Un accord scélérat avec l’Union Européenne

20 février 2017

Mali

Le 12 décembre dernier, l’État malien a conclu, presque en catimini, un accord avec l’Union Européenne en vue de faciliter le rapatriement forcé des migrants maliens arrivés illégalement en Europe. Selon cet accord, « des fonctionnaires maliens se rendront dans les pays membres de l’UE pour aider à déterminer l’identité des migrants, afin d’accélérer leur retour ».

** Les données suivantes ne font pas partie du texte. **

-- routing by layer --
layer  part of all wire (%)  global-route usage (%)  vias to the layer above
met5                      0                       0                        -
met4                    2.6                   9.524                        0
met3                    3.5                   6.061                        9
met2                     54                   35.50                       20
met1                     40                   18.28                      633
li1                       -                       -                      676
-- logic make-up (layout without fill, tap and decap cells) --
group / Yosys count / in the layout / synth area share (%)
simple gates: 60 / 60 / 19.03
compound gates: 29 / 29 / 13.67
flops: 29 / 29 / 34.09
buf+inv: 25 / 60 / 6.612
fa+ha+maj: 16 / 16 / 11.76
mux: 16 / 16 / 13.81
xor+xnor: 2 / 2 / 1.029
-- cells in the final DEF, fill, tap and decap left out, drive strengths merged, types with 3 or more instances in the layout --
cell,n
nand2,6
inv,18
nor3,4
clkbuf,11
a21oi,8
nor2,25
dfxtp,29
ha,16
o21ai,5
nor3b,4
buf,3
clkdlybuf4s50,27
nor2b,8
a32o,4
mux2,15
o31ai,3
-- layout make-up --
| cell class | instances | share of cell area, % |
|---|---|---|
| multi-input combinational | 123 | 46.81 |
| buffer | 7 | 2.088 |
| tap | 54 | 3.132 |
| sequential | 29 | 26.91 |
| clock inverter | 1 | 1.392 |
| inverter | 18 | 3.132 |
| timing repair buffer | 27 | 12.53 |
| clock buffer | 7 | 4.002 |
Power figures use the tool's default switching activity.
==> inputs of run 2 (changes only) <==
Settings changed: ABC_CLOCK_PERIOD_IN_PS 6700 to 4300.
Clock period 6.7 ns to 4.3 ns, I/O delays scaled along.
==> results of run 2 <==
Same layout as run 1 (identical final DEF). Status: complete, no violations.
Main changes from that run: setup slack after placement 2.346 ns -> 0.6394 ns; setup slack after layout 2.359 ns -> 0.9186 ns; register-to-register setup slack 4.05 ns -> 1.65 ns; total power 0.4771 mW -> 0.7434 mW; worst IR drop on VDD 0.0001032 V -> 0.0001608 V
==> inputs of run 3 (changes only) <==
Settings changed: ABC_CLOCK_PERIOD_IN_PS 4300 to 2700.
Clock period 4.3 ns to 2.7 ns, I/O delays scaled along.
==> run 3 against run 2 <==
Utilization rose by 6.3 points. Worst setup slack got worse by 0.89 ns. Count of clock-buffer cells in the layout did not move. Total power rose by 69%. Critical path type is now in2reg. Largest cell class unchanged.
<file path="src/rtl/sign_narrow_unit.sv">
// Narrows signed IN_W-bit words to OUT_W-bit fields, flags unrepresentable values and
// buffers two results. Define NARROW_SAT_EN to saturate on overflow instead of wrapping.
module sign_narrow_unit #(
    parameter int unsigned IN_W  = 32,
    parameter int unsigned OUT_W = 16,
    parameter int unsigned CNT_W = 8
) (
    input  logic             clk_i,
    input  logic             rst_i,
    input  logic             clr_i,
    input  logic             valid_i,
    output logic             ready_o,
    input  logic [IN_W-1:0]  data_i,
    output logic             valid_o,
    input  logic             ready_i,
    output logic [OUT_W-1:0] data_o,
    output logic             ovf_o,
    output logic [CNT_W-1:0] ovf_cnt_o
);

    typedef enum logic [1:0] {
        StEmpty,
        StHalf,
        StFull
    } state_e;

    state_e state_q, state_d;
    logic   ready_q;

    // Head entry drives the outputs; tail holds the second word when FULL.
    logic [OUT_W-1:0] head_data_q, head_data_d;
    logic             head_ovf_q, head_ovf_d;
    logic [OUT_W-1:0] tail_data_q, tail_data_d;
    logic             tail_ovf_q, tail_ovf_d;
    logic [CNT_W-1:0] cnt_q, cnt_d;

    logic                accept;
    logic                deliver;
    logic [IN_W-OUT_W:0] upper;
    logic                in_ovf;
    logic [OUT_W-1:0]    in_res;

    // Representable iff every bit from the OUT_W sign position upward agrees.
    assign upper  = data_i[IN_W-1:OUT_W-1];
    assign in_ovf = ~((&upper) | ~(|upper));

`ifdef NARROW_SAT_EN
    logic [OUT_W-1:0] sat_val;

    always_comb begin
        sat_val = data_i[IN_W-1] ? {1'b1, {(OUT_W-1){1'b0}}} : {1'b0, {(OUT_W-1){1'b1}}};
        in_res  = in_ovf ? sat_val : data_i[OUT_W-1:0];
    end
`else
    always_comb begin
        in_res = data_i[OUT_W-1:0];
    end
`endif

    assign accept  = valid_i & ready_q;
    assign valid_o = (state_q != StEmpty);
    assign deliver = valid_o & ready_i;

    always_comb begin
        state_d     = state_q;
        head_data_d = head_data_q;
        head_ovf_d  = head_ovf_q;
        tail_data_d = tail_data_q;
        tail_ovf_d  = tail_ovf_q;
        case (state_q)
            StEmpty: begin
                if (accept) begin
                    state_d     = StHalf;
                    head_data_d = in_res;
                    head_ovf_d  = in_ovf;
                end
            end
            StHalf: begin
                if (accept && !deliver) begin
                    state_d     = StFull;
                    tail_data_d = in_res;
                    tail_ovf_d  = in_ovf;
                end else if (!accept && deliver) begin
                    state_d = StEmpty;
                end else if (accept && deliver) begin
                    head_data_d = in_res;
                    head_ovf_d  = in_ovf;
                end
            end
            StFull: begin
                if (deliver) begin
                    state_d     = StHalf;
                    head_data_d = tail_data_q;
                    head_ovf_d  = tail_ovf_q;
                end
            end
            default: begin
                state_d = StEmpty;
            end
        endcase
    end

    always_comb begin
        cnt_d = cnt_q;
        if (clr_i) begin
            cnt_d = '0;
        end else if (deliver && head_ovf_q && !(&cnt_q)) begin
            cnt_d = cnt_q + CNT_W'(1);
        end
    end

    always_ff @(posedge clk_i or negedge rst_i) begin
        if (!rst_i) begin
            state_q     <= StEmpty;
            ready_q     <= 1'b1;
            head_data_q <= '0;
            head_ovf_q  <= 1'b0;
            tail_data_q <= '0;
            tail_ovf_q  <= 1'b0;
            cnt_q       <= '0;
        end else begin
            state_q     <= state_d;
            ready_q     <= (state_d != StFull);
            head_data_q <= head_data_d;
            head_ovf_q  <= head_ovf_d;
            tail_data_q <= tail_data_d;
            tail_ovf_q  <= tail_ovf_d;
            cnt_q       <= cnt_d;
        end
    end

    assign ready_o   = ready_q;
    assign data_o    = head_data_q;
    assign ovf_o     = head_ovf_q;
    assign ovf_cnt_o = cnt_q;

endmodule

</file>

L’UE aurait débloqué pour le Mali (selon le journal Jeune Afrique) une somme de 145,1 millions d’euros pour réaliser neuf projets destinés à la lutte « contre les réseaux de trafiquants d’êtres humains et améliorer le contrôle des frontières».Bien avant l’arrivée d’Ibrahim Boubacar Keïta au pouvoir, le gouvernement malien avait déjà eu à participer activement au rapatriement forcé de sans-papiers maliens de France. On se souvient des tristement célèbres « charters de la honte» de Pasqua et de ses successeurs de gauche comme de droite au poste de ministre de l’Intérieur. De nombreux travailleurs immigrés, tout comme de nombreux maliens de Bamako et de Kayes ont été révoltés par ces expulsions intolérables. Aujourd’hui IBK se dit prêt à collaborer pour de futures expulsions massives en échange de quelques « cadeaux » de ses maîtres. Les futurs expulsés et leurs familles qui tentent d’échapper à la misère apprécieront ce geste de larbin de l’impérialisme.